Task objective - Every line from the one with "io_buffer_count = 122" through the final line of the entries below should be returned exactly; leave out all other lines.

Data -

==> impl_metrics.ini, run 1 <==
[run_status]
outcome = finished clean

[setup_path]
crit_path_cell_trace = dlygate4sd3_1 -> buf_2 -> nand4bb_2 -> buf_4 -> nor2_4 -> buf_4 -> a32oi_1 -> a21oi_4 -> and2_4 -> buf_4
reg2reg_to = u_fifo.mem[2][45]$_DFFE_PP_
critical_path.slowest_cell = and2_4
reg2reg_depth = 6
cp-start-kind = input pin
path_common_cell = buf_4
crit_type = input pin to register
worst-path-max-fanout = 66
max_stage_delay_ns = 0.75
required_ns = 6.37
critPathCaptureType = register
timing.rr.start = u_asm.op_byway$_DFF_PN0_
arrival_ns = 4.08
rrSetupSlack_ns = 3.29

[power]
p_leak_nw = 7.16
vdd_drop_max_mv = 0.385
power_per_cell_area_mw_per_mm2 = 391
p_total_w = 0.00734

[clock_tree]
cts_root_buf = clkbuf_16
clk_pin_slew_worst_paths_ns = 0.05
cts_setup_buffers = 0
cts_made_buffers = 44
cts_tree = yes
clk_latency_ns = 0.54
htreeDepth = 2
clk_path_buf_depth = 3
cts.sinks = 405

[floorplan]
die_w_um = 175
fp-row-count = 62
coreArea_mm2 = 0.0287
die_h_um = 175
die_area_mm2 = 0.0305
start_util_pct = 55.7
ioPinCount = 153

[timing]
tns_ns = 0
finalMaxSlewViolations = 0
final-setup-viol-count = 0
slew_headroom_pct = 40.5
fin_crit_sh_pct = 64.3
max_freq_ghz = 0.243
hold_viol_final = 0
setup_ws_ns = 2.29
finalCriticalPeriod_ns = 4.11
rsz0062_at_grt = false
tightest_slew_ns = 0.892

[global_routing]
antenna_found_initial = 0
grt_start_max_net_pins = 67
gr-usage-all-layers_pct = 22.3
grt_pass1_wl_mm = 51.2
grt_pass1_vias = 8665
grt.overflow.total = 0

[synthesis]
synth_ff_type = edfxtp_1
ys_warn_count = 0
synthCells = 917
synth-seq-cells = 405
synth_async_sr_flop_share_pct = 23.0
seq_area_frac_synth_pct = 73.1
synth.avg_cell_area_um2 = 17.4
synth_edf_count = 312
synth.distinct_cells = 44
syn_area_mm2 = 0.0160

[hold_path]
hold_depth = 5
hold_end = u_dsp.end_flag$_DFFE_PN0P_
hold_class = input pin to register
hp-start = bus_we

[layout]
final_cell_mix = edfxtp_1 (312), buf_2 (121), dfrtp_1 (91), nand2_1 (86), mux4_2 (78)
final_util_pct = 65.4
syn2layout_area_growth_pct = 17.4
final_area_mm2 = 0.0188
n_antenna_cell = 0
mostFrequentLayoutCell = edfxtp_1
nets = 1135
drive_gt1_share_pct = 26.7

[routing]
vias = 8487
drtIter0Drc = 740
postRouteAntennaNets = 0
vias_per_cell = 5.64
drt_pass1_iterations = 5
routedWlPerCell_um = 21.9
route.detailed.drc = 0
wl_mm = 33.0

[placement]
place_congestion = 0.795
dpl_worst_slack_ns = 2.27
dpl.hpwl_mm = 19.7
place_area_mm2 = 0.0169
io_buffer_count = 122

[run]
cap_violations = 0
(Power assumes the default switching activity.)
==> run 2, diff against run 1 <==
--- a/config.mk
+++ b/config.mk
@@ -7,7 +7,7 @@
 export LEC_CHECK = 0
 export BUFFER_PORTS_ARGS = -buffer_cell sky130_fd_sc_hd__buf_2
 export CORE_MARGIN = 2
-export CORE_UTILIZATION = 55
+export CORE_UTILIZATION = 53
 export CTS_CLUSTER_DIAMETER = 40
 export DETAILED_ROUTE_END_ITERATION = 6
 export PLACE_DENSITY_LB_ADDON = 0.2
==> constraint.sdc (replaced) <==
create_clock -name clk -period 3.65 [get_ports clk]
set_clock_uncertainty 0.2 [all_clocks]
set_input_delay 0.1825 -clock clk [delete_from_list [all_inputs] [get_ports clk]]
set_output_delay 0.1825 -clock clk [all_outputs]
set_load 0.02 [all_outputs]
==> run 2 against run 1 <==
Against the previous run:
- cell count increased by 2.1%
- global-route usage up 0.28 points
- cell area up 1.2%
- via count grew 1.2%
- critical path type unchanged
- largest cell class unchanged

Solution to this problem -
io_buffer_count = 122

[run]
cap_violations = 0
(Power assumes the default switching activity.)
==> run 2, diff against run 1 <==
--- a/config.mk
+++ b/config.mk
@@ -7,7 +7,7 @@
 export LEC_CHECK = 0
 export BUFFER_PORTS_ARGS = -buffer_cell sky130_fd_sc_hd__buf_2
 export CORE_MARGIN = 2
-export CORE_UTILIZATION = 55
+export CORE_UTILIZATION = 53
 export CTS_CLUSTER_DIAMETER = 40
 export DETAILED_ROUTE_END_ITERATION = 6
 export PLACE_DENSITY_LB_ADDON = 0.2
==> constraint.sdc (replaced) <==
create_clock -name clk -period 3.65 [get_ports clk]
set_clock_uncertainty 0.2 [all_clocks]
set_input_delay 0.1825 -clock clk [delete_from_list [all_inputs] [get_ports clk]]
set_output_delay 0.1825 -clock clk [all_outputs]
set_load 0.02 [all_outputs]
==> run 2 against run 1 <==
Against the previous run:
- cell count increased by 2.1%
- global-route usage up 0.28 points
- cell area up 1.2%
- via count grew 1.2%
- critical path type unchanged
- largest cell class unchanged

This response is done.